The consumer confidence index fell to a reading of 98.7, down from 103.2 in May and missing a Dow Jones estimate of 100, amid increased recession fears. The Conference Board said 12-month inflation expectations for its consumer confidence survey were at 8% for June, the highest level in data going back to August 1987.

“This is the environment low-volatility was made for,” said Nick Kalivas, Invesco’s head of factor and core equity product strategy for ETFs. “I would suspect that, given we’re continuing to suffer from economic uncertainty, it should be on top of mind.”

For investors concerned about volatility who don’t want to get whipsawed by unpredictable markets, Invesco has a suite of low volatility ETFs focused on U.S. equities. In addition to its popular Invesco S&P 500 Low Volatility ETF (SPLV) and the Invesco S&P 500 High Dividend Low Volatility ETF (SPHD), which both led Invesco’s positive ETF inflows quarter-to-date, the ETF issuer also has the Invesco S&P MidCap Low Volatility ETF (NYSEArca: XMLV), and the Invesco S&P SmallCap Low Volatility ETF (XSLV).
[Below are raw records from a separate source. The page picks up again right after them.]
## config.mk

```make
export PLATFORM = sky130hd
export DESIGN_NAME = stepper_command_queue_sequencer_top
export DESIGN_NICKNAME = d
export VERILOG_FILES = /design/src/hdl/scqs_pkg.sv /design/src/hdl/scqs_cmd_queue.sv /design/src/hdl/stepper_command_queue_sequencer_top.sv
export SDC_FILE = /design/constraint.sdc
export NUM_CORES = 1
export LEC_CHECK = 0
export BUFFER_PORTS_ARGS = -buffer_cell sky130_fd_sc_hd__buf_4
export CAP_MARGIN = 20
export CELL_PAD_IN_SITES_DETAIL_PLACEMENT = 1
export CELL_PAD_IN_SITES_GLOBAL_PLACEMENT = 1
export CORE_ASPECT_RATIO = 1.75
export CORE_UTILIZATION = 35
export DETAILED_ROUTE_END_ITERATION = 10
export GPL_ROUTABILITY_DRIVEN = 0
export PLACE_DENSITY = 0.58
export SKIP_CTS_REPAIR_TIMING = 1
export SYNTH_ARGS = -nofsm -noshare
export SYNTH_HDL_FRONTEND = slang
export SYNTH_SLANG_ARGS = --single-unit
```

## constraint.sdc

```tcl
create_clock -name aclk -period 5.8 [get_ports aclk]
set_input_delay 0.29 -clock aclk [delete_from_list [all_inputs] [get_ports aclk]]
set_output_delay 0.29 -clock aclk [all_outputs]
set_load 0.02 [all_outputs]
```
### config.mk
export PLATFORM = sky130hd
export DESIGN_NAME = process_slot_table
export DESIGN_NICKNAME = d
export VERILOG_FILES = /design/src/hdl/pst_pkg.sv /design/src/hdl/pst_cell.sv /design/src/hdl/process_slot_table.sv
export SDC_FILE = /design/constraint.sdc
export NUM_CORES = 2
export LEC_CHECK = 0
export CAP_MARGIN = 20
export CORE_AREA = 2 2 302 304
export CTS_CLUSTER_SIZE = 14
export DETAILED_ROUTE_END_ITERATION = 8
export DIE_AREA = 0 0 304 306
export DONT_BUFFER_PORTS = 1
export PLACE_DENSITY = 0.85
export SKIP_LAST_GASP = 1
export SLEW_MARGIN = 10
export SYNTH_ARGS = -nofsm -noshare
export SYNTH_HDL_FRONTEND = slang
export SYNTH_SLANG_ARGS = --single-unit
export TNS_END_PERCENT = 5
### constraint.sdc
create_clock -name clk -period 5.14 [get_ports clk]
set_input_delay 1.285 -clock clk [delete_from_list [all_inputs] [get_ports clk]]
set_output_delay 1.285 -clock clk [all_outputs]
set_load 0.02 [all_outputs]
===== src/hw/rtl/integer_to_radix_digits_unit.sv =====
// ----------------------------------------------------------------------------
// integer_to_radix_digits_unit: unsigned integer to base-N ASCII digits
// Converts each request to the digits of a configured radix, most
// significant first, one ASCII character per output transfer.
// ----------------------------------------------------------------------------
// Usage:
// The slave stream takes one 32-bit unsigned value per request; only its
// low VALUE_BITS bits are converted. The master stream returns one transfer
// per digit: tdata holds the ASCII character, tlast marks the least
// significant digit and tuser flags the single transfer given for a zero
// value (character code 0, tlast 1). The config channel writes the radix;
// values below 2 or above 16 saturate. It is always ready; the user must
// write it only while the unit is idle, as the unit does not enforce this.
// A request enters an input register and a two-entry queue, so new requests
// are taken while the converter works. Conversion divides by the radix eight
// quotient bits per cycle for each digit, writing each remainder to the
// registered digit store; playback then reads each digit from the store and
// loads it into the output register. The converter takes the next request
// only after its last digit has been loaded.
// Reset returns the radix to 10 and empties the queue and output register.
// When the receiver stalls, the output register holds its transfer, the
// converter waits, and the queue and then the input register fill, so
// s_axis_tready drops.
// ----------------------------------------------------------------------------
module integer_to_radix_digits_unit #(
  parameter int unsigned VALUE_BITS = 32
) (
  input  logic                          clk_i,
  input  logic                          rst_ni,
  // Request stream.
  input  logic                          s_axis_tvalid,
  output logic                          s_axis_tready,
  input  logic [31:0]                   s_axis_tdata,   // [31:0] value
  // Digit stream.
  output logic                          m_axis_tvalid,
  input  logic                          m_axis_tready,
  output logic [7:0]                    m_axis_tdata,   // [6:0] digit_char, [7] zero fill
  output logic                          m_axis_tlast,   // last_digit
  output logic                          m_axis_tuser,   // [0] empty_result
  // Radix configuration.
  input  logic                          cfg_valid_i,
  output logic                          cfg_ready_o,
  input  logic [i2rd_pkg::RADIX_W-1:0]  cfg_data_i
);

  localparam int unsigned ENTRY_W = VALUE_BITS + 1;

  logic                                 front_valid;
  logic                                 front_ready;
  logic [ENTRY_W-1:0]                   front_entry;
  logic                                 queue_valid;
  logic                                 queue_ready;
  logic [ENTRY_W-1:0]                   queue_entry;
  logic [i2rd_pkg::RADIX_W-1:0]         radix;
  logic [i2rd_pkg::CHAR_W-1:0]          digit_char;

  // The radix register accepts a write in every cycle.
  assign cfg_ready_o = 1'b1;

  i2rd_front #(
    .VALUE_BITS (VALUE_BITS)
  ) u_front (
    .clk_i        (clk_i),
    .rst_ni       (rst_ni),
    .in_valid_i   (s_axis_tvalid),
    .in_ready_o   (s_axis_tready),
    .in_value_i   (s_axis_tdata),
    .cfg_valid_i  (cfg_valid_i),
    .cfg_data_i   (cfg_data_i),
    .push_valid_o (front_valid),
    .push_ready_i (front_ready),
    .push_entry_o (front_entry),
    .radix_o      (radix)
  );

  i2rd_fifo #(
    .WIDTH (ENTRY_W)
  ) u_fifo (
    .clk_i        (clk_i),
    .rst_ni       (rst_ni),
    .push_valid_i (front_valid),
    .push_ready_o (front_ready),
    .push_data_i  (front_entry),
    .pop_valid_o  (queue_valid),
    .pop_ready_i  (queue_ready),
    .pop_data_o   (queue_entry)
  );

  i2rd_back #(
    .VALUE_BITS (VALUE_BITS)
  ) u_back (
    .clk_i       (clk_i),
    .rst_ni      (rst_ni),
    .pop_valid_i (queue_valid),
    .pop_ready_o (queue_ready),
    .pop_entry_i (queue_entry),
    .radix_i     (radix),
    .out_valid_o (m_axis_tvalid),
    .out_ready_i (m_axis_tready),
    .out_char_o  (digit_char),
    .out_last_o  (m_axis_tlast),
    .out_empty_o (m_axis_tuser)
  );

  assign m_axis_tdata = {1'b0, digit_char};

endmodule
SPLV selects the 100 stocks from the S&P 500 Index with the lowest realized volatility over the past 12 months. Its holdings comprise mainly large-cap to mid-cap companies. Its portfolio of relatively stable stocks means that investors won’t be subjected to sharp moves in the market, especially when things trend lower during a big sell-off.

SPHD meanwhile, is made up of the 50 stocks in the S&P 500 that historically have provided high dividend yields with lower volatility. This makes SPHD an attractive option for investors in a market where stock upside appears to be limited and dividends can offer additional income.
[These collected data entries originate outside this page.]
**config.mk**
```make
export PLATFORM = sky130hd
export DESIGN_NAME = rbe_regs
export DESIGN_NICKNAME = d
export VERILOG_FILES = /design/src/rtl/rbe_pkg.sv /design/src/rtl/rbe_regs.sv
export SDC_FILE = /design/constraint.sdc
export NUM_CORES = 1
export LEC_CHECK = 0
export CAP_MARGIN = 20
export CORE_MARGIN = 3
export CORE_UTILIZATION = 30
export CTS_CLUSTER_DIAMETER = 50
export DETAILED_ROUTE_END_ITERATION = 8
export DONT_BUFFER_PORTS = 1
export GPL_TIMING_DRIVEN = 0
export HOLD_SLACK_MARGIN = 0.15
export PLACE_DENSITY = 0.45
export SYNTH_ARGS = -nofsm -noshare
export SYNTH_HDL_FRONTEND = slang
export SYNTH_SLANG_ARGS = --single-unit
```
**constraint.sdc**
```tcl
create_clock -name i_clk -period 2.1 [get_ports i_clk]
set_input_delay 0.315 -clock i_clk [delete_from_list [all_inputs] [get_ports i_clk]]
set_output_delay 0.315 -clock i_clk [all_outputs]
set_load 0.01 [all_outputs]
```
**src/rtl/rbe_pkg.sv**
```systemverilog
// shared types, constants and tables of the rigid body euler step block
package rbe_pkg;

    localparam int FRAC_BITS    = 16;
    localparam int DT_BITS      = 16;
    localparam int CORDIC_ITERS = 24;
    localparam int SQRT_STEPS   = 32;
    localparam int DIV_STEPS    = 32;
    localparam int MOT_OPS      = 13;
    localparam int QMUL_TERMS   = 16;
    localparam int CNT_W        = 6;
    localparam int ADDR_W       = 5;

    localparam logic signed [33:0] CORDIC_GAIN     = 34'sd652032874;
    localparam logic signed [33:0] HALF_TURN_SCALE = 34'sd341782638;
    localparam logic signed [33:0] PI_Q30          = 34'sd3373259426;
    localparam logic signed [31:0] Q30_ONE         = 32'sh4000_0000;

    localparam logic signed [31:0] GRAV_ACCEL_RST = -32'sd642253;
    localparam logic [30:0]        INV_MASS_RST   = 31'd65536;

    // sign of each quaternion product term, bit index {component, term}
    localparam logic [15:0] QMUL_NEG = 16'b0100_0010_1000_1110;

    typedef enum logic [2:0] {
        REG_GRAV_EN,
        REG_GRAV_ACCEL,
        REG_INV_MASS,
        REG_STATIC,
        REG_EXT_CTRL
    } t_reg;

    typedef enum logic [3:0] {
        S_IDLE,
        S_START,
        S_MOT,
        S_SQI,
        S_SQRT,
        S_LEN,
        S_CHK,
        S_PHASE,
        S_RESID,
        S_CORDIC,
        S_SPS,
        S_DIV,
        S_QMUL,
        S_QCOM,
        S_DONE
    } t_state;

    typedef enum logic [3:0] {
        OP_GRAV,
        OP_FIM,
        OP_ACC,
        OP_POS,
        OP_SQ,
        OP_LEN_DT,
        OP_PHASE,
        OP_RESID,
        OP_SPS,
        OP_QMUL
    } t_mop;

    typedef struct packed {
        t_mop       op;
        logic [1:0] axis;
    } t_mot;

    typedef struct packed {
        logic              grav_en;
        logic signed [31:0] grav_accel;
        logic [30:0]       inv_mass;
        logic              is_static;
        logic              ext_ctrl;
    } t_cfg;

    typedef struct packed {
        logic       latch;
        logic       load_pos;
        logic       mul_issue;
        logic       mul_wb;
        t_mop       op;
        logic [3:0] idx;
        logic       sqrt_init;
        logic       sqrt_step;
        logic       cordic_step;
        logic [4:0] iter;
        logic       div_step;
        logic       quat_commit;
        logic       capture;
        logic       written;
    } t_cmd;

    typedef struct packed {
        logic op_load;
        logic no_rot;
    } t_stat;

    // motion multiply sequence: gravity, then force, velocity, position per axis, then squares
    function automatic t_mot mot_op(input logic [3:0] idx);
        t_mot m;
        m.op   = OP_SQ;
        m.axis = 2'd0;
        case (idx)
            4'd0:  begin m.op = OP_GRAV; m.axis = 2'd1; end
            4'd1:  begin m.op = OP_FIM;  m.axis = 2'd0; end
            4'd2:  begin m.op = OP_ACC;  m.axis = 2'd0; end
            4'd3:  begin m.op = OP_POS;  m.axis = 2'd0; end
            4'd4:  begin m.op = OP_FIM;  m.axis = 2'd1; end
            4'd5:  begin m.op = OP_ACC;  m.axis = 2'd1; end
            4'd6:  begin m.op = OP_POS;  m.axis = 2'd1; end
            4'd7:  begin m.op = OP_FIM;  m.axis = 2'd2; end
            4'd8:  begin m.op = OP_ACC;  m.axis = 2'd2; end
            4'd9:  begin m.op = OP_POS;  m.axis = 2'd2; end
            4'd10: begin m.op = OP_SQ;   m.axis = 2'd0; end
            4'd11: begin m.op = OP_SQ;   m.axis = 2'd1; end
            4'd12: begin m.op = OP_SQ;   m.axis = 2'd2; end
            default: begin m.op = OP_SQ; m.axis = 2'd0; end
        endcase
        return m;
    endfunction

    function automatic logic signed [33:0] atan_q30(input logic [4:0] i);
        logic signed [33:0] v;
        case (i)
            5'd0:  v = 34'sd843314857;
            5'd1:  v = 34'sd497837829;
            5'd2:  v = 34'sd263043837;
            5'd3:  v = 34'sd133525159;
            5'd4:  v = 34'sd67021687;
            5'd5:  v = 34'sd33543516;
            5'd6:  v = 34'sd16775851;
            5'd7:  v = 34'sd8388437;
            5'd8:  v = 34'sd4194283;
            5'd9:  v = 34'sd2097149;
            5'd10: v = 34'sd1048576;
            5'd11: v = 34'sd524288;
            5'd12: v = 34'sd262144;
            5'd13: v = 34'sd131072;
            5'd14: v = 34'sd65536;
            5'd15: v = 34'sd32768;
            5'd16: v = 34'sd16384;
            5'd17: v = 34'sd8192;
            5'd18: v = 34'sd4096;
            5'd19: v = 34'sd2048;
            5'd20: v = 34'sd1024;
            5'd21: v = 34'sd512;
            5'd22: v = 34'sd256;
            5'd23: v = 34'sd128;
            5'd24: v = 34'sd64;
            5'd25: v = 34'sd32;
            5'd26: v = 34'sd16;
            5'd27: v = 34'sd8;
            5'd28: v = 34'sd4;
            5'd29: v = 34'sd2;
            5'd30: v = 34'sd1;
            default: v = 34'sd0;
        endcase
        return v;
    endfunction

    function automatic logic signed [31:0] sat32(input logic signed [63:0] x);
        logic signed [31:0] r;
        if (x > 64'sd2147483647) begin
            r = 32'sh7FFF_FFFF;
        end else if (x < -64'sd2147483648) begin
            r = 32'sh8000_0000;
        end else begin
            r = x[31:0];
        end
        return r;
    endfunction

endpackage

```
**src/rtl/rbe_regs.sv**
```systemverilog
// configuration register bank behind the apb-style port
module rbe_regs (
    input  logic                         i_clk,
    input  logic                         i_rst_n,
    input  logic                         psel,
    input  logic                         penable,
    input  logic                         pwrite,
    input  logic [rbe_pkg::ADDR_W-1:0]   paddr,
    input  logic [31:0]                  pwdata,
    output logic [31:0]                  prdata,
    output logic                         pready,
    output rbe_pkg::t_cfg                o_cfg
);

    rbe_pkg::t_cfg r_cfg;
    logic          w_wr;

    assign w_wr   = psel && penable && pwrite;
    assign pready = 1'b1;
    assign o_cfg  = r_cfg;

    always_ff @(posedge i_clk) begin
        if (!i_rst_n) begin
            r_cfg.grav_en    <= 1'b1;
            r_cfg.grav_accel <= rbe_pkg::GRAV_ACCEL_RST;
            r_cfg.inv_mass   <= rbe_pkg::INV_MASS_RST;
            r_cfg.is_static  <= 1'b0;
            r_cfg.ext_ctrl   <= 1'b0;
        end else if (w_wr) begin
            unique case (paddr[4:2])
                rbe_pkg::REG_GRAV_EN:    r_cfg.grav_en    <= pwdata[0];
                rbe_pkg::REG_GRAV_ACCEL: r_cfg.grav_accel <= pwdata;
                rbe_pkg::REG_INV_MASS:   r_cfg.inv_mass   <= pwdata[30:0];
                rbe_pkg::REG_STATIC:     r_cfg.is_static  <= pwdata[0];
                rbe_pkg::REG_EXT_CTRL:   r_cfg.ext_ctrl   <= pwdata[0];
                default: ;
            endcase
        end
    end

    always_comb begin
        unique case (paddr[4:2])
            rbe_pkg::REG_GRAV_EN:    prdata = {31'd0, r_cfg.grav_en};
            rbe_pkg::REG_GRAV_ACCEL: prdata = r_cfg.grav_accel;
            rbe_pkg::REG_INV_MASS:   prdata = {1'b0, r_cfg.inv_mass};
            rbe_pkg::REG_STATIC:     prdata = {31'd0, r_cfg.is_static};
            rbe_pkg::REG_EXT_CTRL:   prdata = {31'd0, r_cfg.ext_ctrl};
            default:                 prdata = 32'd0;
        endcase
    end

endmodule

```
==> impl_metrics.py <==
metrics = {
    "outcome": {
        "outcome": "finished clean",
    },
    "worst_setup_path": {
        "cp_slowest_cell": "clkbuf_1",
        "cp_max_fo": 10,
        "max_stage_delay_ns": 0.51,
        "endpoint_kind": "primary output",
        "cp-start-kind": "primary input",
        "crit_arrival_ns": 1.68,
        "criticalPathCategory": "primary input to primary output",
        "path_cells": "buf_2, nor3b_1, clkbuf_1, a22o_1",
        "cp.required_ns": 1.78,
    },
    "routing": {
        "drtPass1Iterations": 4,
        "vias": 2590,
        "drt_iter0_drc": 100,
        "ant_nets": 0,
        "wl_um": 10400,
        "routedWlPerCell_um": 20.6,
        "via_per_inst": 5.11,
        "drc": 0,
    },
    "place": {
        "numPortBuffers": 0,
        "hpwl_um": 7290,
        "gp_congestion": 0.724,
        "placedCellCount": 462,
    },
    "sta": {
        "period_share_pct": 95.1,
        "fmax_ghz": 0.501,
        "rsz0062_at_grt": "false",
        "finalSetupViolations": 0,
        "drv_slew": 0,
        "max_slew.worst_pin.slew_ns": 0.668,
        "skew_ns": 0,
        "final-hold-violation-count": 0,
        "fin_crit_ns": 2.00,
        "setup_tns_ns": 0,
        "slew-limit-headroom_pct": 55.5,
    },
    "clocking": {
        "cts_sinks": 66,
        "tritoncts": "done",
        "htreeDepth": 3,
        "clkLatencyLatePin_ns": 0.34,
        "cts_root_buf": "clkbuf_8",
        "cts_made_buffers": 9,
        "path_clk_slew_ns": 0.07,
        "cts.path.max_buffers": 2,
    },
    "cells_and_area": {
        "nets": 416,
        "largest_register_ffs": 66,
        "area_delta_synth_final_pct": 22.4,
        "final_util_pct": 38.8,
        "mostFrequentLayoutCells": "nand2_1, dfxtp_1, mux2i_1, a22o_1, dlygate4sd3_1",
        "instances_no_fill": 507,
        "final_common_cell": "nand2_1",
        "diodes": 0,
        "drive_gt1_share_pct": 8.20,
    },
    "pwr": {
        "vdd_drop_max_uv": 316,
        "p_per_area_mw_per_mm2": 719,
        "p_leak_nw": 1.37,
    },
    "synthesis": {
        "synthDistinctLibCells": 29,
        "syn_area_mm2": 0.00301,
        "synth-seq-cells": 66,
        "ys_seq_area_share_pct": 43.8,
        "syn_inst": 333,
        "synth.avg_cell_area_um2": 9.05,
        "ys_warn_count": 0,
        "synth_fp_nets": 375,
    },
    "die": {
        "core_area_mm2": 0.00950,
        "die_h_um": 106,
        "num_rows": 35,
        "dieArea_mm2": 0.0113,
        "initial_core_util_pct": 31.7,
        "num_io_pins": 141,
        "die_x_um": 106,
    },
    "global_routing": {
        "grt_max_degree": 11,
        "grt_pass1_vias": 2706,
        "track_usage_pct": 18.2,
        "grt_pass1_wl_um": 15500,
        "grt_antenna_before_repair": 0,
        "gr-total-overflow": 0,
    },
    "min_path": {
        "hold_class": "primary input to flip-flop",
    },
    "run": {
        "drv_cap": 0,
    },
}
==> timing repair <==
action                     CTS  global route
buffers inserted             0             0
hold endpoints to repair    47             0
gates resized for setup      1             5
cloned                       0             0
hold buffers                30             0
setup endpoints to repair    3            21
==> where the power goes <==
group / internal [W] / switching (W)
clock network: 0.000639 / 0.000489
registers: 0.00126 / 0.0000173
logic: 0.0000939 / 0.000152
total: 0.00200 / 0.000658
==> per-stage QoR <==
stage          hold WS (ns)  worst slack (ns)  area, um^2  total power, W
6_report              0.165             0.104        3690         0.00265
5_1_grt               0.154            0.0202        3690         0.00275
4_1_cts               0.152            0.0276        3680         0.00268
3_5_place_dp          0.467           -0.0187        3180         0.00151
3_3_place_gp          0.459           0.00610        3180         0.00151
2_1_floorplan         0.457             0.489        3010         0.00145
==> cell usage after synthesis <==
master     n  area share (%)
a22o_1    30             8.7
and2_1     1            0.21
buf_1      3            0.37
buf_2      7             1.2
buf_4      1            0.25
buf_6      3             1.1
clkbuf_1  19             2.4
conb_1     1            0.12
dfxtp_1   66              44
inv_1     22             2.7
mux2i_1   44              15
nand2_1   72             9.0
nand2b_1   1            0.21
nand3_1    1            0.17
nand3b_1   2            0.50
nand4b_4   1            0.79
nor2_1     1            0.12
nor2_4     1            0.37
nor2b_1    2            0.42
nor3b_1    1            0.25
nor3b_4    1            0.62
nor4b_1    1            0.29
o211ai_1   1            0.25
o21a_1     1            0.25
o21ai_0   25             4.2
o311ai_0   4             1.2
o311ai_1  19             5.5
o31ai_1    1            0.25
or3_1      1            0.21
==> layer usage <==
metal	part of all wire (%)	vias to the layer above	wire length [um]	track usage [%]
met5	0	-	0	0
met4	0.61	0	64	4.72
met3	8.6	5	892	6.62
met2	48	112	5000	30.3
met1	43	1221	4470	22.2
li1	-	1252	-	-
==> final cells by class <==
type                            instances  area, um^2
Fill cell                             999        5810
Tap cell                              129         161
Inverter                               22        82.6
Multi-Input combinational cell        212        1450
Clock inverter                          2        35.0
Buffer                                 33         166
Timing Repair Buffer                   30         300
Clock buffer                           13         169
Sequential cell                        66        1320
==> cells by family (layout without fill, tap and decap cells) <==
kind of cell	after synthesis	count (layout)	synth area share, %
other	1	1	0.124
multiplexers	44	44	14.6
buffers and inverters	55	100	8.01
AND/OR/NAND/NOR	86	86	13.1
AO/OA/AOI/OAI	81	81	20.3
flip-flops	66	66	43.8
==> critical path: cells and delay by family <==
family          cells  cell delay (ns)
simple gates        1             0.35
buf+inv             2             0.68
compound gates      1             0.32
==> worst paths after layout <==
kind / startpoint / to / slack (ns) / cells past startpoint
hold reg to reg: o_cfg[27] / o_cfg[27] / 0.52 / 2
hold / removal: pwdata[26] / o_cfg[59] / 0.16 / 2
setup / recovery: paddr[3] / prdata[9] / 0.10 / 4
setup reg to reg: o_cfg[60] / o_cfg[60] / 1.34 / 2
Note: power is estimated with default switching activity, not from simulation.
XMLV, which tracks an index of the 80 least volatile stocks culled from the S&P 400 Index, is the mid-cap variation of SPLV. The fund “is likely to have a widely different sector composition compared with a plain-vanilla mid-cap ETF,” said the analyst report on VettaFi’s ETF Database before noting: “It is also more expensive.”

XSLV, the small-cap variation of SPLV, selects the 120 stocks with the lowest realized volatility in the previous year. Per VettaFi’s analyst report, the fund “is likely to have a widely different sector composition compared with a plain-vanilla small-cap ETF. Fees are reasonable for a factor fund, although there are cheaper small-cap options from plain-vanilla rivals.”